Reducing balance sheet concerns. Olam will look to reduce fixed asset intensity by offbalance sheeting and securitisation of upstream and midstream assets. Olam will also look to further monetise its assets through JVs, alliances, divestments, and equity carve-outs. We saw a similar playbook being pursued by Noble Group (NOBL SP, SGD1.14, TP:SGD1.32, N(V)) as it moved its balance sheet to an investment grade credit rating. Management expects these strategies to cumulatively release SGD1.5bn of cash between FY14-16. To put this in context, 2Q13 net gearing (including inventories) would fall to 1.8x from 2.2x. Olam has also reduced its net gearing boundary to 2.0x by FY16 from 2.5x.
Positive steps to improve transparency. Olam will start disclosing EBITDA – as a gauge for operating cashflows – along with invested capital by business segment going forward. The group will also provide a project progress overview for upstream, midstream, and core investments. We believe these are positive steps towards transparency by allowing for better earnings visibility.
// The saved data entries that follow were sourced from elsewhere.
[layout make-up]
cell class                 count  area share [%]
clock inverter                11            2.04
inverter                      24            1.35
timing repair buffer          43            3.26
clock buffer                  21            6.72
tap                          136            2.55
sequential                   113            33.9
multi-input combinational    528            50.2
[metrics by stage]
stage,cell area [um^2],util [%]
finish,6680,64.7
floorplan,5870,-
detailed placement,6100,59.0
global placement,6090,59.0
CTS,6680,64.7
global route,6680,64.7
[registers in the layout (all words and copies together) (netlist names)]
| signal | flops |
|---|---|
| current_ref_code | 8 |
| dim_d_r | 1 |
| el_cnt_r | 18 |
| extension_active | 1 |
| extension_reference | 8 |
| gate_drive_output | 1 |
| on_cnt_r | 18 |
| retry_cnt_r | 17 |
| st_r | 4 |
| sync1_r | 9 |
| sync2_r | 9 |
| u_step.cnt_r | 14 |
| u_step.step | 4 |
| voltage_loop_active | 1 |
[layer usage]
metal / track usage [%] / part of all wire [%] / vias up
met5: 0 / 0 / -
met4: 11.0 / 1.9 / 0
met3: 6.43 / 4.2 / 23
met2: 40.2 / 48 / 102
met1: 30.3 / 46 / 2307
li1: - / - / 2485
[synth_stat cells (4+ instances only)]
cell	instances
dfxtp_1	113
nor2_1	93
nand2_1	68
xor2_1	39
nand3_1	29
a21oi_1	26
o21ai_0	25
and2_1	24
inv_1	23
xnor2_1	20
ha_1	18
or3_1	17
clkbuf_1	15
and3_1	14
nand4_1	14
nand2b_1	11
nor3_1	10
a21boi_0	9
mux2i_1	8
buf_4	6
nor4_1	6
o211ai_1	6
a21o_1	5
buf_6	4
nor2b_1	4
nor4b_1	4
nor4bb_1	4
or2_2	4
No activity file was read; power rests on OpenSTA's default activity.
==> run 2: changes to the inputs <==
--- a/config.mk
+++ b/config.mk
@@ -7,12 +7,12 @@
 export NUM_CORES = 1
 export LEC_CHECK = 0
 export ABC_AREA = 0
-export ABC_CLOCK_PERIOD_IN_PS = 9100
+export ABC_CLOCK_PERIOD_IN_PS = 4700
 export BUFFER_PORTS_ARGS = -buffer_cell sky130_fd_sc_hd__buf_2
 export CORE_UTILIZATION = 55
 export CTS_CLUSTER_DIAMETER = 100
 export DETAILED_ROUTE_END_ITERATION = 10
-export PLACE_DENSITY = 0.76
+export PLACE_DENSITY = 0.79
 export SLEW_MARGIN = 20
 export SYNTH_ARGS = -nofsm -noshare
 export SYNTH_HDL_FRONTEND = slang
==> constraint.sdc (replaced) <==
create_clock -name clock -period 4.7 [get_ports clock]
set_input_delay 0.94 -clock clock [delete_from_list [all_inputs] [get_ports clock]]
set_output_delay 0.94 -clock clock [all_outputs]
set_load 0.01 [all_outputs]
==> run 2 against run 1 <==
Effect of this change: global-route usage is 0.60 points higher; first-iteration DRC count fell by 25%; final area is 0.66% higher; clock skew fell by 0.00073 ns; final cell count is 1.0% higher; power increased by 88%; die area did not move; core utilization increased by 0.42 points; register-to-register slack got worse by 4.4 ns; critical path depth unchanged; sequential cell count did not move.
--- src/verilog/smpc_wake_tick.sv ---
// Purpose: periodic wake tick from the 1 kHz wake source
// Assumes: source modelled by a divider of mclk_i
// Notes: interval is TICK_BASE_MS << select milliseconds
`timescale 1ns/1ps
`default_nettype none
module smpc_wake_tick #(
  parameter int TICK_CYCLES = smpc_pkg::WAKE_OSC_CYCLES
) (
  input wire logic mclk_i,
  input wire logic rst_i,
  input wire logic [2:0] sel_i,
  output logic tick_o,
  output logic osc_run_o
);
  initial if (TICK_CYCLES < 2) $error("TICK_CYCLES too small");
  logic [31:0] pre_reg;
  logic [15:0] ms_reg;
  wire osc_on = (sel_i != 3'h0); // select zero kills source
  wire ms_edge = osc_on && (pre_reg == 32'(TICK_CYCLES - 1));
  wire [15:0] target = smpc_pkg::TICK_BASE_MS << sel_i;
  wire ms_done = ms_edge && (ms_reg >= target - 16'h0001);
  // prescaler and interval counter
  always_ff @(posedge mclk_i)
  begin
    if (rst_i || !osc_on)
    begin
      pre_reg <= '0;
      ms_reg <= '0;
      tick_o <= 1'b0;
    end
    else
    begin
      pre_reg <= ms_edge ? '0 : pre_reg + 32'h1;
      ms_reg <= ms_done ? '0 : (ms_edge ? ms_reg + 16'h0001 : ms_reg);
      tick_o <= ms_done;
    end
    osc_run_o <= !rst_i && osc_on;
  end
endmodule
`default_nettype wire

--- src/verilog/smpc_pin_latch.sv ---
// Purpose: pin state latch for deep power-down stop
// Assumes: capture and release are one-cycle pulses
// Notes: not cleared by the power-on style wake reset
`timescale 1ns/1ps
`default_nettype none
module smpc_pin_latch #(
  parameter int PINS = 8
) (
  input wire logic mclk_i,
  input wire logic resetn_i,
  input wire logic capture_i,
  input wire logic release_i,
  input wire logic [PINS-1:0] port_out_i,
  input wire logic [PINS-1:0] port_oe_i,
  input wire logic [PINS-1:0] periph_en_i,
  input wire logic [PINS-1:0] periph_out_i,
  input wire logic [PINS-1:0] periph_oe_i,
  output logic [PINS-1:0] pad_out_o,
  output logic [PINS-1:0] pad_oe_o,
  output logic latched_o
);
  initial if (PINS < 1) $error("PINS must be positive");
  // disabled peripheral hands pin to port registers
  wire [PINS-1:0] live_out = (periph_en_i & periph_out_i) | (~periph_en_i & port_out_i);
  wire [PINS-1:0] live_oe = (periph_en_i & periph_oe_i) | (~periph_en_i & port_oe_i);
  wire latched_next = capture_i || (latched_o && !release_i);
  // hold pads while latched, else follow live values
  always_ff @(posedge mclk_i)
  begin
    if (!resetn_i)
    begin
      latched_o <= 1'b0;
      pad_out_o <= '0;
      pad_oe_o <= '0;
    end
    else
    begin
      latched_o <= latched_next;
      pad_out_o <= latched_next ? pad_out_o : live_out;
      pad_oe_o <= latched_next ? pad_oe_o : live_oe;
    end
  end
endmodule
`default_nettype wire

--- src/verilog/smpc_top.sv ---
// Purpose: stop mode power controller, mode selection and wake sequencing
// Assumes: inputs synchronous to mclk_i; stop_exec_i pulses per stop instruction
// Notes: deep wake pulses cpu_reset_o and restores register defaults
`timescale 1ns/1ps
`default_nettype none
module smpc_top #(
  parameter int PINS = 8,
  parameter int TICK_CYCLES = smpc_pkg::WAKE_OSC_CYCLES
) (
  input wire logic mclk_i,
  input wire logic resetn_i,
  input wire logic [3:0] reg_addr_i,
  input wire logic [7:0] reg_wdata_i,
  input wire logic reg_wr_i,
  input wire logic reg_rd_i,
  output logic [7:0] reg_rdata_o,
  input wire logic stop_exec_i,
  input wire logic reset_pin_n_i,
  input wire logic irq_pin_n_i,
  input wire logic irq_enable_i,
  input wire logic irq_active_high_i,
  input wire logic keypad_irq_i,
  input wire logic serial_rx_irq_i,
  input wire logic adc_irq_i,
  input wire logic lowvolt_irq_i,
  input wire logic debug_halt_cmd_i,
  input wire logic debug_status_cmd_i,
  input wire logic [PINS-1:0] port_out_i,
  input wire logic [PINS-1:0] port_oe_i,
  input wire logic [PINS-1:0] periph_en_i,
  input wire logic [PINS-1:0] periph_out_i,
  input wire logic [PINS-1:0] periph_oe_i,
  output logic [PINS-1:0] pad_out_o,
  output logic [PINS-1:0] pad_oe_o,
  output logic cpu_reset_o,
  output logic illegal_reset_o,
  output logic cpu_irq_wake_o,
  output logic debug_enter_o,
  output logic status_cmd_err_o,
  output logic deep_stop_o,
  output logic ret_stop_o,
  output logic periph_clk_en_o,
  output logic debug_clk_en_o,
  output logic core_power_on_o,
  output logic regulator_full_o,
  output logic adc_run_o,
  output logic osc_run_o,
  output logic wake_osc_run_o
);
  initial if (PINS < 1 || PINS > 64) $error("PINS out of range");

  smpc_pkg::smpc_state_t state_reg;
  smpc_pkg::smpc_state_t state_next;
  logic stop_allow_reg;
  logic ppd_sel_reg;
  logic lowvolt_keep_reg;
  logic lowvolt_on_reg;
  logic [2:0] tick_sel_reg;
  logic dbg_allow_reg;
  logic osc_keep_reg;
  logic adc_async_reg;
  logic wake_flag_reg;
  logic tick_flag_reg;
  logic illegal_seen_reg;
  logic soft_rst_reg;
  logic tick_w;
  logic latched_w;

  // register port decode
  wire wr_sys = reg_wr_i && (reg_addr_i == smpc_pkg::ADDR_SYS_OPT);
  wire wr_pwr = reg_wr_i && (reg_addr_i == smpc_pkg::ADDR_PWR_CTRL2);
  wire wr_tick = reg_wr_i && (reg_addr_i == smpc_pkg::ADDR_TICK_CTRL);
  wire wr_dbg = reg_wr_i && (reg_addr_i == smpc_pkg::ADDR_DBG_CTRL);
  wire wr_clk = reg_wr_i && (reg_addr_i == smpc_pkg::ADDR_CLKGEN1);
  wire ack_wr = wr_pwr && reg_wdata_i[smpc_pkg::B_PPD_ACK]; // writing 0 does nothing
  wire tick_ack = wr_tick && reg_wdata_i[smpc_pkg::B_TICK_ACK];
  wire regs_rst = !resetn_i || soft_rst_reg; // wake from deep restores defaults

  // stop decisions
  wire lowvolt_in_stop = lowvolt_on_reg && lowvolt_keep_reg;
  wire deep_ok = ppd_sel_reg && stop_allow_reg && !lowvolt_in_stop && !dbg_allow_reg;
  wire run_stop = (state_reg == smpc_pkg::ST_RUN) && stop_exec_i;
  wire go_illegal = run_stop && !stop_allow_reg;
  wire go_deep = run_stop && deep_ok;
  wire go_ret = run_stop && stop_allow_reg && !deep_ok;

  // wake sources
  wire irq_cfg_hit = irq_enable_i && (irq_active_high_i ? irq_pin_n_i : !irq_pin_n_i);
  wire deep_wake = !reset_pin_n_i || !irq_pin_n_i || tick_w; // irq forced low-active
  wire ret_int = irq_cfg_hit || keypad_irq_i || tick_w || serial_rx_irq_i || adc_irq_i
    || lowvolt_irq_i;
  wire in_deep = (state_reg == smpc_pkg::ST_DEEP);
  wire in_ret = (state_reg == smpc_pkg::ST_RET);
  wire in_stop = in_deep || in_ret;
  wire dbg_halt = in_ret && dbg_allow_reg && debug_halt_cmd_i;
  wire deep_exit = in_deep && deep_wake;
  wire ret_rst = in_ret && !reset_pin_n_i;
  wire ret_irq = in_ret && reset_pin_n_i && ret_int;
  wire ret_dbg = in_ret && reset_pin_n_i && !ret_int && dbg_halt;

  // mode state machine
  always_comb
  begin
    state_next = state_reg;
    case (state_reg)
      smpc_pkg::ST_RUN:
      begin
        if (go_deep)
          state_next = smpc_pkg::ST_DEEP;
        else if (go_ret)
          state_next = smpc_pkg::ST_RET;
      end
      smpc_pkg::ST_DEEP:
      begin
        if (deep_wake)
          state_next = smpc_pkg::ST_RUN;
      end
      smpc_pkg::ST_RET:
      begin
        if (!reset_pin_n_i || ret_int || dbg_halt)
          state_next = smpc_pkg::ST_RUN;
      end
      default: state_next = smpc_pkg::ST_RUN;
    endcase
  end

  // power and clock gating targets
  wire nx_deep = (state_next == smpc_pkg::ST_DEEP);
  wire nx_ret = (state_next == smpc_pkg::ST_RET);
  wire nx_stop = nx_deep || nx_ret;
  wire nx_dbg_clk = !nx_stop || dbg_allow_reg;
  wire nx_reg_full = !nx_stop || dbg_allow_reg || lowvolt_in_stop;
  wire nx_adc = !nx_stop || (nx_ret && adc_async_reg && lowvolt_in_stop);
  wire nx_osc = !nx_stop || (nx_ret && (osc_keep_reg || dbg_allow_reg));

  // read data, one cycle after the strobe
  wire [7:0] rd_sys = 8'({7'h00, stop_allow_reg});
  wire [7:0] rd_pwr = 8'({3'h0, lowvolt_on_reg, lowvolt_keep_reg, wake_flag_reg, 1'b0,
    ppd_sel_reg});
  wire [7:0] rd_tick = 8'({4'h0, tick_flag_reg, tick_sel_reg});
  wire [7:0] rd_dbg = 8'({7'h00, dbg_allow_reg});
  wire [7:0] rd_clk = 8'({6'h00, adc_async_reg, osc_keep_reg});
  wire [7:0] rd_stat = 8'({4'h0, illegal_seen_reg, latched_w, ret_stop_o, deep_stop_o});
  wire [7:0] rd_mux =
    (reg_addr_i == smpc_pkg::ADDR_SYS_OPT) ? rd_sys :
    (reg_addr_i == smpc_pkg::ADDR_PWR_CTRL2) ? rd_pwr :
    (reg_addr_i == smpc_pkg::ADDR_TICK_CTRL) ? rd_tick :
    (reg_addr_i == smpc_pkg::ADDR_DBG_CTRL) ? rd_dbg :
    (reg_addr_i == smpc_pkg::ADDR_CLKGEN1) ? rd_clk :
    (reg_addr_i == smpc_pkg::ADDR_STATUS) ? rd_stat : 8'h00;

  // software control registers, restored by deep wake
  always_ff @(posedge mclk_i)
  begin
    if (regs_rst)
    begin
      stop_allow_reg <= smpc_pkg::RST_STOP_ALLOW;
      ppd_sel_reg <= smpc_pkg::RST_PPD_SEL;
      lowvolt_keep_reg <= smpc_pkg::RST_LOWVOLT_KEEP;
      lowvolt_on_reg <= smpc_pkg::RST_LOWVOLT_ON;
      tick_sel_reg <= smpc_pkg::RST_TICK_SEL;
      dbg_allow_reg <= smpc_pkg::RST_DBG_ALLOW;
      osc_keep_reg <= smpc_pkg::RST_OSC_KEEP;
      adc_async_reg <= smpc_pkg::RST_ADC_ASYNC;
      tick_flag_reg <= 1'b0;
    end
    else
    begin
      if (wr_sys)
        stop_allow_reg <= reg_wdata_i[smpc_pkg::B_STOP_ALLOW];
      if (wr_pwr)
      begin
        ppd_sel_reg <= reg_wdata_i[smpc_pkg::B_PPD_SEL];
        lowvolt_keep_reg <= reg_wdata_i[smpc_pkg::B_LOWVOLT_KEEP];
        lowvolt_on_reg <= reg_wdata_i[smpc_pkg::B_LOWVOLT_ON];
      end
      if (wr_tick)
        tick_sel_reg <= reg_wdata_i[2:0];
      if (wr_dbg)
        dbg_allow_reg <= reg_wdata_i[smpc_pkg::B_DBG_ALLOW];
      if (wr_clk)
      begin
        osc_keep_reg <= reg_wdata_i[smpc_pkg::B_OSC_KEEP];
        adc_async_reg <= reg_wdata_i[smpc_pkg::B_ADC_ASYNC];
      end
      tick_flag_reg <= tick_w || (tick_flag_reg && !tick_ack); // set beats clear
    end
  end

  // wake flag survives the wake reset, cleared only by ack
  always_ff @(posedge mclk_i)
  begin
    if (!resetn_i)
    begin
      wake_flag_reg <= 1'b0;
      illegal_seen_reg <= 1'b0;
    end
    else
    begin
      wake_flag_reg <= deep_exit || (wake_flag_reg && !ack_wr);
      illegal_seen_reg <= go_illegal || (illegal_seen_reg && !wr_sys);
    end
  end

  // state, pulses and registered outputs
  always_ff @(posedge mclk_i)
  begin
    if (!resetn_i)
    begin
      state_reg <= smpc_pkg::ST_RUN;
      soft_rst_reg <= 1'b0;
      reg_rdata_o <= 8'h00;
      cpu_reset_o <= 1'b0;
      illegal_reset_o <= 1'b0;
      cpu_irq_wake_o <= 1'b0;
      debug_enter_o <= 1'b0;
      status_cmd_err_o <= 1'b0;
      deep_stop_o <= 1'b0;
      ret_stop_o <= 1'b0;
      periph_clk_en_o <= 1'b1;
      debug_clk_en_o <= 1'b1;
      core_power_on_o <= 1'b1;
      regulator_full_o <= 1'b1;
      adc_run_o <= 1'b1;
      osc_run_o <= 1'b1;
    end
    else
    begin
      state_reg <= state_next;
      soft_rst_reg <= deep_exit || ret_rst;
      reg_rdata_o <= reg_rd_i ? rd_mux : 8'h00;
      cpu_reset_o <= deep_exit || ret_rst || go_illegal;
      illegal_reset_o <= go_illegal;
      cpu_irq_wake_o <= ret_irq;
      debug_enter_o <= ret_dbg;
      status_cmd_err_o <= in_stop && debug_status_cmd_i;
      deep_stop_o <= nx_deep;
      ret_stop_o <= nx_ret;
      periph_clk_en_o <= !nx_stop;
      debug_clk_en_o <= nx_dbg_clk;
      core_power_on_o <= !nx_deep;
      regulator_full_o <= nx_reg_full;
      adc_run_o <= nx_adc;
      osc_run_o <= nx_osc;
    end
  end

  smpc_wake_tick #(
    .TICK_CYCLES(TICK_CYCLES)
  ) u_tick (
    .mclk_i(mclk_i),
    .rst_i(regs_rst),
    .sel_i(tick_sel_reg),
    .tick_o(tick_w),
    .osc_run_o(wake_osc_run_o)
  );

  smpc_pin_latch #(
    .PINS(PINS)
  ) u_latch (
    .mclk_i(mclk_i),
    .resetn_i(resetn_i),
    .capture_i(go_deep),
    .release_i(ack_wr),
    .port_out_i(port_out_i),
    .port_oe_i(port_oe_i),
    .periph_en_i(periph_en_i),
    .periph_out_i(periph_out_i),
    .periph_oe_i(periph_oe_i),
    .pad_out_o(pad_out_o),
    .pad_oe_o(pad_oe_o),
    .latched_o(latched_w)
  );
endmodule
`default_nettype wire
Improving visibility. Maintain OW. Delays in the fertiliser project as well as business restructuring will likely push back the FY16 USD1bn PAT target. Yet with a large part of investments already made yet to ramp up, medium term growth will remain robust, according to management. While changes to estimates at this stage would be premature, we believe Olam’s new strategy will improve visibility and result in better quality earnings growth. Our DCF (WACC of 9.9%, 3% terminal) and mid-cycle peer PE based target price of SGD2.35 implies 40.7% potential return. Maintain OW. Downside risks: execution risks on this strategy, rising funding costs and commodity pricing.